Cały czas szukam nowych sposobów wykorzystania tego, co mam w ogrodzie. Dzisiaj padło na kwiaty lawendy. Nowy eksperyment – własny hydrolat lawendowy. Jest to bardzo proste i nie trzeba kupować specjalistycznego sprzętu. Ja wykorzystałam to, co miałam w domu. Oto, jak to zrobiłam.
Moją inspiracją był wpis i instrukcje Klaudyny Hebdy z jej bloga. Wykonałam hydrolat w bardzo podobny sposób. Użyłam:
- niewielkiego garnka
- dwóch miseczek – jednej do podwyższenia, drugiej do skraplającego się hydrolatu
- talerza jako „przykrywki”, ponieważ potrzebujemy czegoś wklęsłego
- kostek lodu i wkładów chłodzących (ochładzamy naszą pokrywkę)
- wody z filtra (może być też destylowana, ma być miękka)
- surowca: kwiatów lawendy tyle, ile weszło do garnka
Otrzymałam około 20-30 ml hydrolatu.
Jak to zrobić?
Do garnka wkładamy jakąś podstawę, w moim przypadku włożyłam małą miseczkę do góry dnem. Może to być jakiś kamień, klocek, cokolwiek, co nie jest toksyczne i na czym będzie mogła stanąć nasza docelowa miseczka nr 2.
Wokół podstawy ułożyłam kwiaty lawendy. W trakcie gotowania można jej dokładać, ja nie dokładałam. Zalałam wodą tak, aby przykryła kwiaty.
Włożyłam drugą miseczkę na pierwszą – teraz miseczka jest na podwyższeniu.
Przykryłam zwykłym, przezroczystym talerzem, na który mogłam położyć kostki lodu i/lub wkłady chłodzące w woreczku. Chodzi o to, że woda będzie nam się szybciej skraplała w zetknięciu z zimną pokrywką i będzie spadała wprost do naszej miseczki.

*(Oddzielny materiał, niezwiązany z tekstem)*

File: src/sv/bmmd_if.sv
// Access request channel.
interface bmmd_req_if;
    logic                          valid;
    logic                          ready;
    logic                          func;
    logic [bmmd_pkg::ADDR_W-1:0]   address;
    logic [bmmd_pkg::DATA_W-1:0]   write_value;
    logic [bmmd_pkg::ADDR_W-1:0]   program_counter;

    modport source (output valid, func, address, write_value, program_counter,
                    input ready);
    modport sink   (input valid, func, address, write_value, program_counter,
                    output ready);
    modport mon    (input valid, ready, func, address, write_value, program_counter);
endinterface

// Decoded result channel.
interface bmmd_rsp_if;
    logic                          valid;
    logic                          ready;
    logic [2:0]                    region;
    logic [bmmd_pkg::OFFSET_W-1:0] mem_offset;
    logic                          write_enable;
    logic [bmmd_pkg::DATA_W-1:0]   write_data;
    logic                          ram_enabled;

    modport source (output valid, region, mem_offset, write_enable, write_data,
                    ram_enabled, input ready);
    modport sink   (input valid, region, mem_offset, write_enable, write_data,
                    ram_enabled, output ready);
    modport mon    (input valid, ready, region, mem_offset, write_enable, write_data,
                    ram_enabled);
endinterface
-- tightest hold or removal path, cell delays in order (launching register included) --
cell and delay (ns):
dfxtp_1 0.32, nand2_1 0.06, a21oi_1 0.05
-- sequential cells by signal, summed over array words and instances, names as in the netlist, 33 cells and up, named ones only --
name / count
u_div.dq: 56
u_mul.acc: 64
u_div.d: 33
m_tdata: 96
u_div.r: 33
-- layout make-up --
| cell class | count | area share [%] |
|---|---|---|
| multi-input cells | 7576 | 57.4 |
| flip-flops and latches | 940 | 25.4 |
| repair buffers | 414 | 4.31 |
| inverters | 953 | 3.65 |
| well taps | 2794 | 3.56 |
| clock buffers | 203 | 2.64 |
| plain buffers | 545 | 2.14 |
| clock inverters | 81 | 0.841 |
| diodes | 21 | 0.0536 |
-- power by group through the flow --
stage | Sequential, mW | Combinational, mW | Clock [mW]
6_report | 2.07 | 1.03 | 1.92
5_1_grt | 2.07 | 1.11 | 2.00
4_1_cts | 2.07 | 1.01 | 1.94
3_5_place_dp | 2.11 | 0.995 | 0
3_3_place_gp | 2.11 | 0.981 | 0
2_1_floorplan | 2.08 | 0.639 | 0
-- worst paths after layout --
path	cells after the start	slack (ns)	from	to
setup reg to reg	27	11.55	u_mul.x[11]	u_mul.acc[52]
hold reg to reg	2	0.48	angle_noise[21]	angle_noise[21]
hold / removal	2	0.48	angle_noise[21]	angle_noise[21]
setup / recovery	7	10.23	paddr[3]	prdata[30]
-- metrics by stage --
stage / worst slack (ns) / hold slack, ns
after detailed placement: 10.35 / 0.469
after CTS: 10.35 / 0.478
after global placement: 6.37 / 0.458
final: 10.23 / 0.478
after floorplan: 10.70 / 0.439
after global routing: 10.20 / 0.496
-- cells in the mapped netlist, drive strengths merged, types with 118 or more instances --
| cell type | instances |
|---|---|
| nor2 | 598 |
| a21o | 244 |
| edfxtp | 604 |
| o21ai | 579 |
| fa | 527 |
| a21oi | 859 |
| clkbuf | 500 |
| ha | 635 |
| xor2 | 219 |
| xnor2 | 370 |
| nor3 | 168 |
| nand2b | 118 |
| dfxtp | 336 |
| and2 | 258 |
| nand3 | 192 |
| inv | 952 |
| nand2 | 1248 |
[src/rtl/assert_macros.svh]
// Assertion macros for the RTL of the voice stream block, included by the frame core.
`ifndef ASSERT_MACROS_SVH
`define ASSERT_MACROS_SVH

// Clocked property, disabled while reset is high.
`define ASSERT_CLK(lbl, clk, rst, prop, msg) \
  lbl: assert property (@(posedge clk) disable iff (rst) (prop)) else $error(msg);

// An expression that must never be true at a clock edge outside reset.
`define ASSERT_NEVER(lbl, clk, rst, expr, msg) \
  `ASSERT_CLK(lbl, clk, rst, !(expr), msg)

`endif

[src/rtl/vgvs_pkg.sv]
// Package of the voice stream block: widths, register indexes, reset values and beat types.
package vgvs_pkg;

  localparam int FRAME_SAMPLES = 160;
  localparam int IDX_W = (FRAME_SAMPLES > 1) ? $clog2(FRAME_SAMPLES) : 1;

  localparam int SAMPLE_W = 16;
  localparam int PCT_W = 7;
  localparam int THR_W = 15;
  localparam int RUN_W = 10;
  localparam int ENERGY_W = 40;
  localparam int THR_SQ_W = 2 * THR_W;
  localparam int LIM_W = THR_SQ_W + $clog2(FRAME_SAMPLES + 1);

  localparam int CFG_IDX_W = 8;
  localparam int CFG_DATA_W = THR_W;

  typedef logic [CFG_IDX_W-1:0] cfg_index_t;
  localparam cfg_index_t CFG_PUSH_TO_TALK_MODE = cfg_index_t'(0);
  localparam cfg_index_t CFG_WAKE_THRESHOLD_PCT = cfg_index_t'(1);
  localparam cfg_index_t CFG_ENERGY_THRESHOLD = cfg_index_t'(2);
  localparam cfg_index_t CFG_SILENCE_FRAME_LIMIT = cfg_index_t'(3);

  localparam logic [PCT_W-1:0] RST_WAKE_THRESHOLD = PCT_W'(50);
  localparam logic [THR_W-1:0] RST_ENERGY_THRESHOLD = THR_W'(300);
  localparam logic [RUN_W-1:0] RST_SILENCE_LIMIT = RUN_W'(80);
  localparam logic [RUN_W-1:0] RUN_MAX = {RUN_W{1'b1}};

  typedef struct packed {
    logic signed [SAMPLE_W-1:0] sample;
    logic [PCT_W-1:0] wake_confidence_pct;
    logic muted;
    logic paused;
    logic ptt_pressed;
  } item_t;

  typedef struct packed {
    logic forward_valid;
    logic signed [SAMPLE_W-1:0] sample_out;
    logic stream_end;
    logic streaming;
    logic frame_last;
  } result_t;

  // Settings handed from the register bank to the frame core.
  typedef struct packed {
    logic ptt_mode;
    logic [PCT_W-1:0] wake_threshold;
    logic [RUN_W-1:0] silence_limit;
    logic [LIM_W-1:0] energy_limit;
  } cfg_t;

endpackage

[src/rtl/vgvs_frame_core.sv]
// Frame state and per-sample decision logic of the voice stream block.
`include "assert_macros.svh"

module vgvs_frame_core (
  input  logic             clk,
  input  logic             rst,
  input  logic             step,
  input  vgvs_pkg::item_t   item,
  input  vgvs_pkg::cfg_t    cfg,
  output vgvs_pkg::result_t result
);

  logic                            stream_state, stream_state_next;
  logic [vgvs_pkg::RUN_W-1:0]      silent_run, silent_run_next;
  logic [vgvs_pkg::IDX_W-1:0]      sample_index, sample_index_next;
  logic [vgvs_pkg::ENERGY_W-1:0]   energy_sum, energy_sum_next;
  logic                            prev_button, prev_button_next;
  logic                            flag_muted, flag_paused, flag_ptt;
  logic                            flag_muted_next, flag_paused_next, flag_ptt_next;
  logic                            frame_forward, frame_forward_next;

  logic                            first, last, ended;
  logic [vgvs_pkg::SAMPLE_W-1:0]   mag;
  logic [2*vgvs_pkg::SAMPLE_W-1:0] sq;
  logic [vgvs_pkg::RUN_W-1:0]      run_inc;
  logic                            silent;

  assign first = (sample_index == '0);
  assign last  = ({1'b0, sample_index} >= (vgvs_pkg::IDX_W + 1)'(vgvs_pkg::FRAME_SAMPLES - 1));

  // Magnitude as unsigned, so the most negative sample squares correctly.
  assign mag = item.sample[vgvs_pkg::SAMPLE_W-1] ? (~item.sample + 1'b1) : item.sample;
  assign sq  = mag * mag;

  assign energy_sum_next = (first ? '0 : energy_sum) + vgvs_pkg::ENERGY_W'(sq);
  assign silent = energy_sum_next < vgvs_pkg::ENERGY_W'(cfg.energy_limit);
  assign run_inc = (silent_run < vgvs_pkg::RUN_MAX) ? silent_run + 1'b1 : silent_run;

  always_comb begin
    stream_state_next = stream_state;
    silent_run_next   = silent_run;
    prev_button_next  = prev_button;
    flag_muted_next   = flag_muted;
    flag_paused_next  = flag_paused;
    flag_ptt_next     = flag_ptt;
    frame_forward_next = frame_forward;
    ended = 1'b0;

    if (first) begin
      flag_muted_next    = item.muted;
      flag_paused_next   = item.paused;
      flag_ptt_next      = item.ptt_pressed;
      frame_forward_next = 1'b0;
      if (item.muted) begin
        stream_state_next = 1'b0;
        prev_button_next  = 1'b0;
      end else if (!item.paused) begin
        if (cfg.ptt_mode) begin
          if (!prev_button && item.ptt_pressed) begin
            stream_state_next = 1'b1;
          end
          frame_forward_next = (stream_state || (!prev_button && item.ptt_pressed))
                               && item.ptt_pressed;
        end else begin
          frame_forward_next = stream_state;
        end
      end
    end

    if (last && !flag_muted_next && !flag_paused_next) begin
      if (cfg.ptt_mode) begin
        if (prev_button_next && !flag_ptt_next && stream_state_next) begin
          stream_state_next = 1'b0;
          ended = 1'b1;
        end
        prev_button_next = flag_ptt_next;
      end else if (!stream_state_next) begin
        if (item.wake_confidence_pct >= cfg.wake_threshold) begin
          stream_state_next = 1'b1;
          silent_run_next   = '0;
        end
      end else if (silent) begin
        silent_run_next = run_inc;
        if (run_inc >= cfg.silence_limit) begin
          silent_run_next   = '0;
          stream_state_next = 1'b0;
          ended = 1'b1;
        end
      end else begin
        silent_run_next = '0;
      end
    end

    sample_index_next = last ? '0 : sample_index + 1'b1;
  end

  assign result.forward_valid = frame_forward_next;
  assign result.sample_out    = item.sample;
  assign result.stream_end    = ended;
  assign result.streaming     = stream_state_next;
  assign result.frame_last    = last;

  always_ff @(posedge clk) begin
    if (rst) begin
      stream_state  <= 1'b0;
      silent_run    <= '0;
      sample_index  <= '0;
      energy_sum    <= '0;
      prev_button   <= 1'b0;
      flag_muted    <= 1'b0;
      flag_paused   <= 1'b0;
      flag_ptt      <= 1'b0;
      frame_forward <= 1'b0;
    end else if (step) begin
      stream_state  <= stream_state_next;
      silent_run    <= silent_run_next;
      sample_index  <= sample_index_next;
      energy_sum    <= energy_sum_next;
      prev_button   <= prev_button_next;
      flag_muted    <= flag_muted_next;
      flag_paused   <= flag_paused_next;
      flag_ptt      <= flag_ptt_next;
      frame_forward <= frame_forward_next;
    end
  end

  `ASSERT_CLK(a_wrap_after_last, clk, rst, step && last |=> sample_index == '0,
              "sample index did not wrap after the closing sample of a frame")
  `ASSERT_CLK(a_index_steps, clk, rst,
              step && !last |=> sample_index == $past(sample_index) + 1'b1,
              "sample index did not advance by one")
  `ASSERT_CLK(a_end_goes_idle, clk, rst, step && ended |=> !stream_state,
              "stream end was flagged but the block kept streaming")

endmodule

[src/rtl/vad_gated_voice_stream.sv]
// Top level of the energy-gated voice stream block: handshakes, registers, pipeline.
//
// Mono samples enter one beat at a time and are grouped into frames of
// vgvs_pkg::FRAME_SAMPLES samples; every input beat yields exactly one result
// beat carrying the sample, whether it is to be forwarded, the streaming state,
// a frame-closing mark and a stream-end mark. The block sustains one sample per
// clock while the output is not stalled: a beat is taken into an input register,
// its decision is made there by the frame core, and the result sits in an output
// register until the consumer takes it, so a stalled output holds at most one
// further beat in the input register. The per-cycle path is one 16 by 16 squarer
// feeding the 40-bit energy accumulator and its compare against the energy limit.
// Configuration is written over its own channel, which is always ready; the
// energy threshold is squared into a register on write and then scaled by the
// frame length into the energy limit register, from which it takes effect.
// Writes to indexes beyond the four registers are accepted and ignored.

module vad_gated_voice_stream (
  input  logic                          clk,
  input  logic                          rst,
  input  logic                          item_valid,
  output logic                          item_ready,
  input  vgvs_pkg::item_t                item,
  output logic                          result_valid,
  input  logic                          result_ready,
  output vgvs_pkg::result_t              result,
  input  logic                          cfg_valid,
  output logic                          cfg_ready,
  input  vgvs_pkg::cfg_index_t           cfg_index,
  input  logic [vgvs_pkg::CFG_DATA_W-1:0] cfg_data
);

  // Configuration registers. The energy threshold is kept only as its square
  // and as the full energy limit, threshold squared times frame length.
  logic                            ptt_mode;
  logic [vgvs_pkg::PCT_W-1:0]      wake_threshold;
  logic [vgvs_pkg::RUN_W-1:0]      silence_limit;
  logic [vgvs_pkg::THR_SQ_W-1:0]   thr_sq;
  logic [vgvs_pkg::LIM_W-1:0]      energy_limit;
  logic [vgvs_pkg::THR_SQ_W-1:0]   thr_sq_write;
  logic                            cfg_write;

  // Input pipeline register, its handshake and the signals around the frame core.
  logic                            s1_valid;
  vgvs_pkg::item_t                  s1_item;
  logic                            advance;
  vgvs_pkg::cfg_t                   core_cfg;
  vgvs_pkg::result_t                core_result;

  assign cfg_ready = 1'b1;
  assign cfg_write = cfg_valid && cfg_ready;
  assign thr_sq_write = vgvs_pkg::THR_SQ_W'(cfg_data) * vgvs_pkg::THR_SQ_W'(cfg_data);

  always_ff @(posedge clk) begin
    if (rst) begin
      ptt_mode       <= 1'b0;
      wake_threshold <= vgvs_pkg::RST_WAKE_THRESHOLD;
      silence_limit  <= vgvs_pkg::RST_SILENCE_LIMIT;
      thr_sq         <= vgvs_pkg::THR_SQ_W'(vgvs_pkg::RST_ENERGY_THRESHOLD)
                        * vgvs_pkg::THR_SQ_W'(vgvs_pkg::RST_ENERGY_THRESHOLD);
      energy_limit   <= vgvs_pkg::LIM_W'(vgvs_pkg::RST_ENERGY_THRESHOLD)
                        * vgvs_pkg::LIM_W'(vgvs_pkg::RST_ENERGY_THRESHOLD)
                        * vgvs_pkg::LIM_W'(vgvs_pkg::FRAME_SAMPLES);
    end else begin
      // The limit follows the squared threshold, taking its new value in the cycle after it changes.
      energy_limit <= vgvs_pkg::LIM_W'(thr_sq) * vgvs_pkg::LIM_W'(vgvs_pkg::FRAME_SAMPLES);
      if (cfg_write) begin
        unique case (cfg_index)
          vgvs_pkg::CFG_PUSH_TO_TALK_MODE:   ptt_mode       <= cfg_data[0];
          vgvs_pkg::CFG_WAKE_THRESHOLD_PCT:  wake_threshold <= cfg_data[vgvs_pkg::PCT_W-1:0];
          vgvs_pkg::CFG_ENERGY_THRESHOLD:    thr_sq         <= thr_sq_write;
          vgvs_pkg::CFG_SILENCE_FRAME_LIMIT: silence_limit  <= cfg_data[vgvs_pkg::RUN_W-1:0];
          default: ;
        endcase
      end
    end
  end

  assign core_cfg.ptt_mode       = ptt_mode;
  assign core_cfg.wake_threshold = wake_threshold;
  assign core_cfg.silence_limit  = silence_limit;
  assign core_cfg.energy_limit   = energy_limit;

  // A held beat moves on whenever the output register is empty or being read.
  assign advance    = s1_valid && (!result_valid || result_ready);
  assign item_ready = !s1_valid || advance;

  always_ff @(posedge clk) begin
    if (rst) begin
      s1_valid     <= 1'b0;
      result_valid <= 1'b0;
    end else begin
      if (item_valid && item_ready) begin
        s1_valid <= 1'b1;
      end else if (advance) begin
        s1_valid <= 1'b0;
      end
      if (advance) begin
        result_valid <= 1'b1;
      end else if (result_ready) begin
        result_valid <= 1'b0;
      end
    end
  end

  always_ff @(posedge clk) begin
    if (item_valid && item_ready) begin
      s1_item <= item;
    end
    if (advance) begin
      result <= core_result;
    end
  end

  vgvs_frame_core u_core (
    .clk    (clk),
    .rst    (rst),
    .step   (advance),
    .item   (s1_item),
    .cfg    (core_cfg),
    .result (core_result)
  );

endmodule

To wszystko. Zagotowałam i na wolnym ogniu lawenda gotowała się około godzinę. Ja co jakiś czas, w razie potrzeby, dokładałam tylko lodu.
Po godzinie gotowania hydrolat gotowy.
Wystudzony, przelewam do buteleczki ciemnej, szklanej z atomizerem. Taką wodę kwiatową bez konserwantów trzeba trzymać w lodówce i zużyć w ciągu tygodnia.
Zapraszam do obejrzenia, jak to wygląda i zachęcam do własnych eksperymentów!
3 komentarze
Super zastosowanie lawendy. Nigdy wcześniej nie próbowałam robić własnego hydrolatu. Na pewno skorzystam z rad i też spróbuję zrobić, zwłaszcza że lawenda to jedna z moich ulubionych roślin.
Moja ciocia pokazała mi kiedyś ten przepis i wykonałem go pierwszy raz i jestem zadowolony, dzięki 😉
Dowiedziałam się o niej z mediów społecznościowych. Dzięki konkursowi na Instagramie miałam okazję ja przestestować za darmo.
Pierwsze na co zwróciłam uwagę używając ten produkt po raz pierwszy to zapach. Pachnie pięknie, bardzo naturalnie.
Skóra po użyciu tej wody jest odświeżona i odżywiona.